El mensaje que Jesús transmite en esta “parábola de los dos hijos” es simple: Lo que hacemos es mucho más importante que lo que decimos. Jesús es un hombre paciente, pero tiene dificultades con los hipócritas, gente que dice una cosa (especialmente en público) pero luego no cumplen lo prometido.
Esta parábola está dirigida a los principales sacerdotes y ancianos del pueblo, líderes religiosos y comunitarios que deben ser hombres y mujeres de palabra. La crítica de Jesús es muy aguda: “En verdad les digo que los recaudadores de impuestos y las rameras entran en el reino de Dios antes que ustedes.
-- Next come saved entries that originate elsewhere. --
**src/logic/spi_regs_pkg.sv**
```systemverilog
// spi_regs_pkg: register offsets, field positions, reset values, rate table
// assumes a 32-bit apb bus with byte addresses and one clock, ref_clk
// Function
// software writes data only while tx empty
// data write clears the tx empty flag
// tx empty set at reset, tracks buffer
// mode fault sets only with detection enabled
// disabling detection keeps a set fault
// master without detection frees select pin
// detection enabled makes select spi input
// slave never frees the select pin; the code frees it to port logic while the module is disabled
// master without detection ignores select level
// slave without detection only masks faults
// rate codes give divisors 2, 8, 32, 128
// serial clock is base over twice divisor
// rate field idle in slave, reset zero
// data write loads only tx buffer
// data read returns separate rx buffer
// no read-modify-write on data register
// tx load into shifter sets tx empty
// tx empty with enable raises request
// select edge sets fault per mode
// fault clears by status read, control write
// every access decodes, completes in one cycle
package spi_regs_pkg;
    // ---------------------------------------------------------------
    // register byte offsets
    // ---------------------------------------------------------------
    localparam logic [7:0] OFS_CTRL   = 8'h00; // serial_control_reg
    localparam logic [7:0] OFS_STAT   = 8'h04; // serial_status_control
    localparam logic [7:0] OFS_DATA   = 8'h08; // serial_data_buffer
    // ---------------------------------------------------------------
    // field positions
    // ---------------------------------------------------------------
    localparam int C_TIE    = 0; // tx_empty_irq_enable
    localparam int C_ENA    = 1; // module enable
    localparam int C_MST    = 3; // master mode
    localparam int S_RLO    = 0; // rate_select_lo
    localparam int S_RHI    = 1; // rate_select_hi
    localparam int S_FEN    = 2; // fault_detect_enable
    localparam int S_TXE    = 3; // tx_empty_flag
    localparam int S_MODE_FAULT_FLAG   = 4; // mode_fault_flag
    // ---------------------------------------------------------------
    // reset values
    // ---------------------------------------------------------------
    localparam logic       RST_MST  = 1'b1;
    localparam logic       RST_TXE  = 1'b1;
    localparam logic [1:0] RST_RATE = 2'h0;
    // rate divisor for the two-bit select code
    function automatic logic [7:0] rate_div(input logic [1:0] sel);
        logic [7:0] d;
        d = 8'h02;
        unique case (sel)
            2'h0: d = 8'h02;
            2'h1: d = 8'h08;
            2'h2: d = 8'h20;
            2'h3: d = 8'h80;
        endcase
        return d;
    endfunction : rate_div
endpackage : spi_regs_pkg

```
**src/logic/mode_if.sv**
```systemverilog
// mode_if: mode and rate settings shared with the helper modules
// assumes the register block drives every signal from flip-flops
interface mode_if;
    logic       spi_enable;  // module enabled
    logic       master_mode; // 1 master, 0 slave
    logic       fault_en;    // fault_detect_enable
    logic [1:0] rate_sel;    // rate_select_hi, rate_select_lo
    modport ctrl (output spi_enable, master_mode, fault_en, rate_sel);
    modport user (input  spi_enable, master_mode, fault_en, rate_sel);
endinterface : mode_if

```
**src/logic/rate_gen.sv**
```systemverilog
// rate_gen: master serial clock divider from the base clock
// assumes ref_clk is the base clock and run comes from the shifter
module rate_gen (
    input  wire logic ref_clk,
    input  wire logic resetn,
    mode_if.user      mode,
    input  wire logic run,
    output logic      sck,
    output logic      sck_edge
);
    logic [7:0] cnt_r, cnt_nxt;   // cycles into the half period
    logic       sck_r, sck_nxt;   // serial clock level
    logic       edg_r, edg_nxt;   // one-cycle toggle marker
    logic       active;           // divider running
    logic [7:0] half;             // half period in base cycles
    // next state: toggle every divisor cycles
    always_comb begin
        active  = mode.spi_enable & mode.master_mode & run;
        half    = spi_regs_pkg::rate_div(mode.rate_sel);
        cnt_nxt = 8'h00;
        sck_nxt = 1'b0;
        edg_nxt = 1'b0;
        if (active) begin
            sck_nxt = sck_r;
            if (cnt_r == half - 8'h01) begin
                sck_nxt = ~sck_r;
                edg_nxt = 1'b1;
            end else begin
                cnt_nxt = cnt_r + 8'h01;
            end
        end
    end
    // state registers
    always_ff @(posedge ref_clk or negedge resetn) begin
        if (!resetn) begin
            cnt_r <= 8'h00;
            sck_r <= 1'b0;
            edg_r <= 1'b0;
        end else begin
            cnt_r <= cnt_nxt;
            sck_r <= sck_nxt;
            edg_r <= edg_nxt;
        end
    end
    assign sck      = sck_r;
    assign sck_edge = edg_r;
endmodule : rate_gen

```
**src/logic/spi_status_data_regs.sv**
```systemverilog
// spi_status_data_regs: apb registers, flags and pin control of the spi
// assumes a shifter on ref_clk takes tx_byte and delivers rx_byte
module spi_status_data_regs (
    input  wire logic        ref_clk,
    input  wire logic        resetn,
    input  wire logic        psel,
    input  wire logic        penable,
    input  wire logic        pwrite,
    input  wire logic [7:0]  paddr,
    input  wire logic [31:0] pwdata,
    output logic      [31:0] prdata,
    output logic             pready,
    output logic             pslverr,
    input  wire logic        ss_pin,
    input  wire logic        xfer_active,
    input  wire logic        tx_load,
    input  wire logic        rx_strobe,
    input  wire logic [7:0]  rx_byte,
    input  wire logic        sck_run,
    output logic      [7:0]  tx_byte,
    output logic             tx_full,
    output logic             tx_irq,
    output logic             mode_fault,
    output logic             ss_gpio_owned,
    output logic             ss_to_spi,
    output logic             spi_enable,
    output logic             master_mode,
    output logic             sck,
    output logic             sck_edge
);
    // ---------------------------------------------------------------
    // state
    // ---------------------------------------------------------------
    logic        tie_r, tie_nxt;     // tx_empty_irq_enable
    logic        ena_r, ena_nxt;     // module enable
    logic        mst_r, mst_nxt;     // master mode
    logic        fen_r, fen_nxt;     // fault_detect_enable
    logic [1:0]  rate_r, rate_nxt;   // rate select field
    logic        txe_r, txe_nxt;     // tx_empty_flag
    logic        mode_fault_flag_r, mode_fault_flag_nxt;   // mode_fault_flag
    logic        arm_r, arm_nxt;     // status read seen with fault set
    logic [7:0]  txb_r, txb_nxt;     // transmit buffer
    logic [7:0]  rxb_r, rxb_nxt;     // receive buffer
    logic [31:0] rd_r, rd_nxt;       // read data held for access
    // ---------------------------------------------------------------
    // bus decode
    // ---------------------------------------------------------------
    logic        setup;              // first apb cycle
    logic        access;             // second apb cycle
    logic        hit_ctrl;           // control address
    logic        hit_stat;           // status address
    logic        hit_data;           // data address
    logic        mapped;             // any register hit
    logic        wr_ctrl;            // control write taken
    logic        wr_stat;            // status write taken
    logic        wr_data;            // data write taken
    logic        rd_stat;            // status read taken
    // ---------------------------------------------------------------
    // pin and fault signals
    // ---------------------------------------------------------------
    logic        ss_level;           // filtered select level
    logic        ss_fall;            // select went low
    logic        ss_rise;            // select went high
    logic        gpio_owns;          // port logic owns the pin
    logic        fault_set;          // mode fault event
    logic        fault_clr;          // clearing sequence done
    mode_if      mode ();            // settings for helpers

    // apb phases and address match, one-cycle access
    always_comb begin
        setup    = psel & ~penable;
        access   = psel & penable;
        hit_ctrl = (paddr == spi_regs_pkg::OFS_CTRL);
        hit_stat = (paddr == spi_regs_pkg::OFS_STAT);
        hit_data = (paddr == spi_regs_pkg::OFS_DATA);
        mapped   = hit_ctrl | hit_stat | hit_data;
        wr_ctrl  = access & pwrite & hit_ctrl;
        wr_stat  = access & pwrite & hit_stat;
        wr_data  = access & pwrite & hit_data;
        rd_stat  = access & ~pwrite & hit_stat;
    end

    // handshake: ready in every access, error on unmapped address
    assign pready  = access;
    assign pslverr = access & ~mapped;

    // ---------------------------------------------------------------
    // helper modules
    // ---------------------------------------------------------------
    assign mode.spi_enable  = ena_r;
    assign mode.master_mode = mst_r;
    assign mode.fault_en    = fen_r;
    assign mode.rate_sel    = rate_r;

    // select pin filter and ownership
    ss_ctrl u_ss (
        .ref_clk   (ref_clk),
        .resetn    (resetn),
        .mode      (mode),
        .ss_pin    (ss_pin),
        .ss_level  (ss_level),
        .ss_fall   (ss_fall),
        .ss_rise   (ss_rise),
        .gpio_owns (gpio_owns)
    );

    // master clock divider
    rate_gen u_rate (
        .ref_clk  (ref_clk),
        .resetn   (resetn),
        .mode     (mode),
        .run      (sck_run),
        .sck      (sck),
        .sck_edge (sck_edge)
    );

    // ---------------------------------------------------------------
    // fault detection
    // ---------------------------------------------------------------
    // master faults on any fall, slave on rise mid transfer
    always_comb begin
        fault_set = fen_r & ena_r
                  & ((mst_r & ss_fall)
                  | (~mst_r & ss_rise & xfer_active));
        fault_clr = wr_ctrl & arm_r;
    end

    // ---------------------------------------------------------------
    // register next values
    // ---------------------------------------------------------------
    always_comb begin
        tie_nxt  = tie_r;
        ena_nxt  = ena_r;
        mst_nxt  = mst_r;
        fen_nxt  = fen_r;
        rate_nxt = rate_r;
        txe_nxt  = txe_r;
        mode_fault_flag_nxt = mode_fault_flag_r;
        arm_nxt  = arm_r;
        txb_nxt  = txb_r;
        rxb_nxt  = rxb_r;
        rd_nxt   = rd_r;
        // control register write
        if (wr_ctrl) begin
            tie_nxt = pwdata[spi_regs_pkg::C_TIE];
            ena_nxt = pwdata[spi_regs_pkg::C_ENA];
            mst_nxt = pwdata[spi_regs_pkg::C_MST];
        end
        // status register write: only the writable bits change
        if (wr_stat) begin
            fen_nxt  = pwdata[spi_regs_pkg::S_FEN];
            rate_nxt = pwdata[spi_regs_pkg::S_RHI:spi_regs_pkg::S_RLO];
        end
        // data write fills the tx buffer only
        if (wr_data) begin
            txb_nxt = pwdata[7:0];
            txe_nxt = 1'b0;
        end
        // shifter took the byte: buffer empty again, set wins
        if (tx_load) begin
            txe_nxt = 1'b1;
        end
        // receive buffer loads from the shifter only
        if (rx_strobe) begin
            rxb_nxt = rx_byte;
        end
        // arm the fault clear on a status read with the flag set
        if (rd_stat & mode_fault_flag_r) begin
            arm_nxt = 1'b1;
        end
        // control write after the read clears flag and arm
        if (fault_clr) begin
            mode_fault_flag_nxt = 1'b0;
            arm_nxt  = 1'b0;
        end
        // a new fault wins over the clear
        if (fault_set) begin
            mode_fault_flag_nxt = 1'b1;
        end
        // read data is taken in setup and held through access
        if (setup) begin
            rd_nxt = 32'h0000_0000;
            if (hit_ctrl) begin
                rd_nxt[spi_regs_pkg::C_TIE] = tie_r;
                rd_nxt[spi_regs_pkg::C_ENA] = ena_r;
                rd_nxt[spi_regs_pkg::C_MST] = mst_r;
            end
            if (hit_stat) begin
                rd_nxt[spi_regs_pkg::S_RHI:spi_regs_pkg::S_RLO] = rate_r;
                rd_nxt[spi_regs_pkg::S_FEN]  = fen_r;
                rd_nxt[spi_regs_pkg::S_TXE]  = txe_r;
                rd_nxt[spi_regs_pkg::S_MODE_FAULT_FLAG] = mode_fault_flag_r;
            end
            if (hit_data) begin
                rd_nxt[7:0] = rxb_r;
            end
        end
    end

    // ---------------------------------------------------------------
    // register storage
    // ---------------------------------------------------------------
    always_ff @(posedge ref_clk or negedge resetn) begin
        if (!resetn) begin
            tie_r  <= 1'b0;
            ena_r  <= 1'b0;
            mst_r  <= spi_regs_pkg::RST_MST;
            fen_r  <= 1'b0;
            rate_r <= spi_regs_pkg::RST_RATE;
            txe_r  <= spi_regs_pkg::RST_TXE;
            mode_fault_flag_r <= 1'b0;
            arm_r  <= 1'b0;
            txb_r  <= 8'h00;
            rxb_r  <= 8'h00;
            rd_r   <= 32'h0000_0000;
        end else begin
            tie_r  <= tie_nxt;
            ena_r  <= ena_nxt;
            mst_r  <= mst_nxt;
            fen_r  <= fen_nxt;
            rate_r <= rate_nxt;
            txe_r  <= txe_nxt;
            mode_fault_flag_r <= mode_fault_flag_nxt;
            arm_r  <= arm_nxt;
            txb_r  <= txb_nxt;
            rxb_r  <= rxb_nxt;
            rd_r   <= rd_nxt;
        end
    end

    // ---------------------------------------------------------------
    // outputs
    // ---------------------------------------------------------------
    assign prdata        = rd_r;
    assign tx_byte       = txb_r;
    assign tx_full       = ~txe_r;
    assign tx_irq        = txe_r & tie_r;
    assign mode_fault    = mode_fault_flag_r;
    assign spi_enable    = ena_r;
    assign master_mode   = mst_r;
    assign ss_gpio_owned = gpio_owns;
    // spi sees the pin only when it owns it, else inactive high
    assign ss_to_spi     = gpio_owns | ss_level;
endmodule : spi_status_data_regs

```
**src/logic/ss_ctrl.sv**
```systemverilog
// ss_ctrl: slave-select pin synchroniser, edges and pin ownership
// assumes ss_pin is an asynchronous pin level, active low
module ss_ctrl (
    input  wire logic ref_clk,
    input  wire logic resetn,
    mode_if.user      mode,
    input  wire logic ss_pin,
    output logic      ss_level,
    output logic      ss_fall,
    output logic      ss_rise,
    output logic      gpio_owns
);
    logic [2:0] sy_r, sy_nxt;   // three-stage synchroniser
    logic       lvl_r, lvl_nxt; // accepted level
    logic       fl_r, fl_nxt;   // falling edge pulse
    logic       rs_r, rs_nxt;   // rising edge pulse
    // next state: accept a change once stages two and three agree
    always_comb begin
        sy_nxt = {sy_r[1:0], ss_pin};
        lvl_nxt = (sy_r[1] == sy_r[2]) ? sy_r[2] : lvl_r;
        fl_nxt = lvl_r & ~lvl_nxt;
        rs_nxt = ~lvl_r & lvl_nxt;
    end
    // state registers, select idles high
    always_ff @(posedge ref_clk or negedge resetn) begin
        if (!resetn) begin
            sy_r  <= 3'h7;
            lvl_r <= 1'b1;
            fl_r  <= 1'b0;
            rs_r  <= 1'b0;
        end else begin
            sy_r  <= sy_nxt;
            lvl_r <= lvl_nxt;
            fl_r  <= fl_nxt;
            rs_r  <= rs_nxt;
        end
    end
    assign ss_level = lvl_r;
    assign ss_fall  = fl_r;
    assign ss_rise  = rs_r;
    // port logic owns the pin when disabled or master without detection
    assign gpio_owns = ~mode.spi_enable
                     | (mode.master_mode & ~mode.fault_en);
endmodule : ss_ctrl

```
**config.mk**
```make
export PLATFORM = sky130hd
export DESIGN_NAME = spi_status_data_regs
export DESIGN_NICKNAME = d
export VERILOG_FILES = /design/src/logic/spi_regs_pkg.sv /design/src/logic/mode_if.sv /design/src/logic/rate_gen.sv /design/src/logic/spi_status_data_regs.sv /design/src/logic/ss_ctrl.sv
export SDC_FILE = /design/constraint.sdc
export NUM_CORES = 1
export LEC_CHECK = 0
export ABC_AREA = 1
export BUFFER_PORTS_ARGS = -buffer_cell sky130_fd_sc_hd__buf_2
export CAP_MARGIN = 0
export CELL_PAD_IN_SITES_DETAIL_PLACEMENT = 1
export CELL_PAD_IN_SITES_GLOBAL_PLACEMENT = 1
export CORE_UTILIZATION = 30
export CTS_CLUSTER_SIZE = 10
export DETAILED_ROUTE_END_ITERATION = 8
export GPL_ROUTABILITY_DRIVEN = 0
export PLACE_DENSITY = 0.72
export SLEW_MARGIN = 20
export SYNTH_ARGS = -nofsm -noshare
export SYNTH_HDL_FRONTEND = slang
export SYNTH_SLANG_ARGS = --single-unit
```
**constraint.sdc**
```tcl
create_clock -name ref_clk -period 1.4 [get_ports ref_clk]
set_clock_uncertainty 0.15 [all_clocks]
set_input_delay 0.14 -clock ref_clk [delete_from_list [all_inputs] [get_ports ref_clk]]
set_output_delay 0.14 -clock ref_clk [all_outputs]
set_load 0.01 [all_outputs]
```
Word level (Yosys, flattened, before mapping)

Index checks and enable logic that the tools add are counted.

Register bits: 49
Input port bits: 58
Output and inout bits: 51

Bitwise operators: 37
Add/subtract/negate cells: 2
Multiplexer cells: 18
Reductions and logical operators: 5
Equality and inequality tests: 8

Operator list:

| cell                                                                  | number |
|---|---|
| 8-bit case mux with 4 select lines                                    | 1 |
| 8-bit two-way mux                                                     | 3 |
| 1-bit bitwise AND                                                     | 22 |
| 1-bit two-way mux                                                     | 12 |
| 1-bit inverter                                                        | 10 |
| 8-bit by 1-bit adder with 8-bit output, second input constant         | 1 |
| 8-bit by 3-bit equality test with 1-bit output, second input constant | 1 |
| 8-bit by 4-bit equality test with 1-bit output, second input constant | 1 |
| 8-bit equality test                                                   | 1 |
| 8-bit zero test                                                       | 1 |
| 8-bit by 1-bit subtractor with 8-bit output, second input constant    | 1 |
| 2-bit nonzero test                                                    | 3 |
| 5-bit two-way mux                                                     | 1 |
| 1-bit OR                                                              | 5 |
| 2-bit equality test, second input constant                            | 2 |
| 2-bit by 1-bit equality test with 1-bit output, second input constant | 1 |
| 2-bit zero test                                                       | 1 |
| 2-bit two-way mux                                                     | 1 |
| 2-bit != test, second input constant                                  | 1 |
| 1-bit equality test                                                   | 1 |

Longest topological paths before layout

Gate-level depths: netlist (run 1).

Depth in word-level cells: 6
Mapped depth: 10

Hierarchy

From an unflattened synthesis (run 1), not the netlist that was laid out.

Cells, all modules: 302
Area total of the unflattened synthesis: 2537.4 um^2

Modules (own cells, without submodules):

| module               | area an instance (um^2) | seq. area each (um^2) | times used | cells an instance |
|---|---|---|---|---|
| spi_status_data_regs | 1732.9                  | 828.3                 | 1          | 202 |
| rate_gen             | 608.1                   | 250.2                 | 1          | 85 |
| ss_ctrl              | 196.4                   | 155.1                 | 1          | 15 |

Worst setup path after synthesis (run 1)

No wires, ideal clock.

Path type: flip-flop to output port
From: register mst_r (netlist: master_mode)
To: output port ss_to_spi
Required time: 1.110 ns
Arrival: 1.145 ns
Cell stages (with the launch flop): 4
Path slack: -0.035 ns
Buffers on the path: 0
Path through: dfstp_2 inv_1 o21ai_0 or2_2

Cells in the longest elaborated chain, start to end: 3

Ends and longest elaborated chain:

| what                     | RTL line                    | source |
|---|---|---|
| start: declaration       | spi_status_data_regs.sv:36  | `logic mst_r, mst_nxt;` |
| start signal: assignment | spi_status_data_regs.sv:207 | `mst_r <= spi_regs_pkg::RST_MST;` |
| start signal: assignment | spi_status_data_regs.sv:219 | `mst_r <= mst_nxt;` |
| 1-bit bitwise AND        | ss_ctrl.sv:43               | `\| (mode.master_mode & ~mode.fault_en);` |
| 1-bit OR                 | ss_ctrl.sv:43               |  |
| named net ss_gpio_owned  | spi_status_data_regs.sv:24  | `output logic ss_gpio_owned,` |
| 1-bit OR                 | spi_status_data_regs.sv:243 | `assign ss_to_spi = gpio_owns \| ss_level;` |
| end: declaration         | spi_status_data_regs.sv:25  | `output logic ss_to_spi,` |

The timed path passes the listed nets, and every way through them passes these cells.

Worst setup path after layout (run 1)

From: register mst_r (netlist: master_mode)
To: output port ss_to_spi

Cells in the longest elaborated chain, start to end: 3

Ends and longest elaborated chain:

| what              | RTL line |
|---|---|
| 1-bit bitwise AND | ss_ctrl.sv:43 |
| 1-bit OR          | ss_ctrl.sv:43 |
| 1-bit OR          | spi_status_data_regs.sv:243 |

No other way between the ends.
Porque Juan vino a ustedes en camino de justicia y no le creyeron, pero los recaudadores de impuestos y las rameras le creyeron; y ustedes, viendo esto, ni siquiera se arrepintieron después para creerle” (Mt 21:31-32).
Las personas justas tienden a estar satisfechas consigo mismas. Quizá tengan buenas intenciones, pero no son autocríticos; ven la paja en el ojo ajeno, pero no se dan cuenta de la viga en su propio ojo (Mt 7:3). Los que reconocen su pecaminosidad (como los recaudadores de impuestos y las prostitutas de la parábola) no tienen que pasar mucho tiempo justificando su comportamiento. Como resultado, están más dispuestos a aceptar ayuda y a cambiar gradualmente su forma de actuar.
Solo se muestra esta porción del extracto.